[Task input Boundary: Start]

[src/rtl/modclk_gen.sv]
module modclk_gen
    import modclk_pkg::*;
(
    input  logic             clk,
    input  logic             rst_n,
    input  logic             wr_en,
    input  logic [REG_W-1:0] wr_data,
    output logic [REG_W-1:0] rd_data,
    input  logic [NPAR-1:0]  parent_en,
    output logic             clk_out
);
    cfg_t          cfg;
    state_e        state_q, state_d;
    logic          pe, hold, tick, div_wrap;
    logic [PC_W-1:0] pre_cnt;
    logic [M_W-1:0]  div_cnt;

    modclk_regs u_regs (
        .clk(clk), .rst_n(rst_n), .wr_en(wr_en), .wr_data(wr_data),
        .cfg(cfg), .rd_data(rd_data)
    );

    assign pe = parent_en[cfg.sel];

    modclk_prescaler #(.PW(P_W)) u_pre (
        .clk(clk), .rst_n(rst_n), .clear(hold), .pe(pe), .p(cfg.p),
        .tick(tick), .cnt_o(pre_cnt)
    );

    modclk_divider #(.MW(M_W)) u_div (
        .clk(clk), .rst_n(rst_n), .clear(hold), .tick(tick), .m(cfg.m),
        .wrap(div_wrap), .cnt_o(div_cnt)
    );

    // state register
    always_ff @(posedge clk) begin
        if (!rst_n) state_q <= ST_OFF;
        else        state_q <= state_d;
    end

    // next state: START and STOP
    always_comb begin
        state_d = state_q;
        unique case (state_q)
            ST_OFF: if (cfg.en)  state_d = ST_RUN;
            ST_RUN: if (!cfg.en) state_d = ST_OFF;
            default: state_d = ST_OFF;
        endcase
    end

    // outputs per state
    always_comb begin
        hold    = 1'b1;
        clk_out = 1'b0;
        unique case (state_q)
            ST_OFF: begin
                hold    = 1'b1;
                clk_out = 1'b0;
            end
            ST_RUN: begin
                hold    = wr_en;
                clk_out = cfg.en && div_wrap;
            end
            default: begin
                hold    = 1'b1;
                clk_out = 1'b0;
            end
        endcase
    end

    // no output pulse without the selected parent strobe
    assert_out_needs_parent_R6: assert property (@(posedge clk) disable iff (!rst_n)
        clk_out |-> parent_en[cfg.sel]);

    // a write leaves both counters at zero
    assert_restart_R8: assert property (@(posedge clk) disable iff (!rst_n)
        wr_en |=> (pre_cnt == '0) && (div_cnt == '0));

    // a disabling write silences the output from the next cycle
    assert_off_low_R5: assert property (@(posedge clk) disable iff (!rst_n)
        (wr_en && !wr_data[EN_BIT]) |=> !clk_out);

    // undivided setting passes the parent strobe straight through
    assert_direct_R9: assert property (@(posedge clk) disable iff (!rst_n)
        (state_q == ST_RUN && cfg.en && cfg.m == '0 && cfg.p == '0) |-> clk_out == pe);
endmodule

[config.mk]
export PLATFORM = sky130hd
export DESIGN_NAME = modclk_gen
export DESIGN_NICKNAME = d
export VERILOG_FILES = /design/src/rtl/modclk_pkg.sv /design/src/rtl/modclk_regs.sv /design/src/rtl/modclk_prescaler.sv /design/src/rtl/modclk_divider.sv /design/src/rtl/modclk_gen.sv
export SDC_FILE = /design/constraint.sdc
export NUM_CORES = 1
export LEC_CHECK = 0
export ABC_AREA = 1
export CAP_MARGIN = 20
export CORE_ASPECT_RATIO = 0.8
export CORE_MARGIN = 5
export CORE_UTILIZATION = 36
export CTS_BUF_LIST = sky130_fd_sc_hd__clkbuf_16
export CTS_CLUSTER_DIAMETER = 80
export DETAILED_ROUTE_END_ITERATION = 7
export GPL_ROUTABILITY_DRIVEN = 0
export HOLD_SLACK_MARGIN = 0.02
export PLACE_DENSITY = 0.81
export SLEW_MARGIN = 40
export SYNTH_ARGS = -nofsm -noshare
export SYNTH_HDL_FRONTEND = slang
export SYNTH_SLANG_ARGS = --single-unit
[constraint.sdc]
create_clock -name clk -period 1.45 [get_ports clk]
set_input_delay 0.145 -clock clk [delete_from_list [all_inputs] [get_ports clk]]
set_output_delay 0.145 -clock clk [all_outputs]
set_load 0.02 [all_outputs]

[Task input Boundary: End]
[Task input Boundary: Start]

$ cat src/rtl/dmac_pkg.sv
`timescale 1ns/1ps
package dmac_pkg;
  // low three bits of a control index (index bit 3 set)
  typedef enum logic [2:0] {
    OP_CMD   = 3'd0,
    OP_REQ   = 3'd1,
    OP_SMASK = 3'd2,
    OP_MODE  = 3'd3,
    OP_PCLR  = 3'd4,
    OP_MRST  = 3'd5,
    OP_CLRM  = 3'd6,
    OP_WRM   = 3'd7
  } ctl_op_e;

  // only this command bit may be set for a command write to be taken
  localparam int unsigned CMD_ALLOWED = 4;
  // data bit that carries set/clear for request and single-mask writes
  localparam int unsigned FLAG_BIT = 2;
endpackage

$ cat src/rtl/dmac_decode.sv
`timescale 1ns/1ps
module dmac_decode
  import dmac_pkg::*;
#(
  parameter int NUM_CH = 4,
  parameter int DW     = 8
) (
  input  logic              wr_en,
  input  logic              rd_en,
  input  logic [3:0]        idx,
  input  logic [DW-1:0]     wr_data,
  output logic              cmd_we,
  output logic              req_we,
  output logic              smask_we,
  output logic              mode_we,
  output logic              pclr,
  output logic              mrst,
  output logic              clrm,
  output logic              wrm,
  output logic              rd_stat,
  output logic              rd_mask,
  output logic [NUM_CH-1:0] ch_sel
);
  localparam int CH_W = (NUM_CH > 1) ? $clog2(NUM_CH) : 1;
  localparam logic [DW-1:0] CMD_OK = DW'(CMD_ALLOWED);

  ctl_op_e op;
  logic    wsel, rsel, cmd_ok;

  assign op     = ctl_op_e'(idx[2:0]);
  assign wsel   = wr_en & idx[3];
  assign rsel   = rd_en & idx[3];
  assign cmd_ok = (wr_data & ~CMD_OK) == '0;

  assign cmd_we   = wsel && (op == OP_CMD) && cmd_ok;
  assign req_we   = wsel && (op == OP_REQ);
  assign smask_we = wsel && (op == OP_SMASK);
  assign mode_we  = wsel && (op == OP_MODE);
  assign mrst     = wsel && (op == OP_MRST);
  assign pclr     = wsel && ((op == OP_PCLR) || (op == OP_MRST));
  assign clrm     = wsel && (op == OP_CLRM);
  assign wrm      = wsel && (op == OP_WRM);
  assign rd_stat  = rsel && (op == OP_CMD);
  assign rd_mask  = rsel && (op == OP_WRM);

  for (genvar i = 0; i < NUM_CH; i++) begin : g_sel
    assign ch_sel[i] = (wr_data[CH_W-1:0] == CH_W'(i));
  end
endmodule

[Task input Boundary: End]

● Task statement
Print the lines above from the one with "[src/rtl/modclk_gen.sv]" through the one with "hold, tick, div_wrap;", both included, exactly as written and nothing more.

● Solved exercise
[src/rtl/modclk_gen.sv]
module modclk_gen
    import modclk_pkg::*;
(
    input  logic             clk,
    input  logic             rst_n,
    input  logic             wr_en,
    input  logic [REG_W-1:0] wr_data,
    output logic [REG_W-1:0] rd_data,
    input  logic [NPAR-1:0]  parent_en,
    output logic             clk_out
);
    cfg_t          cfg;
    state_e        state_q, state_d;
    logic          pe, hold, tick, div_wrap;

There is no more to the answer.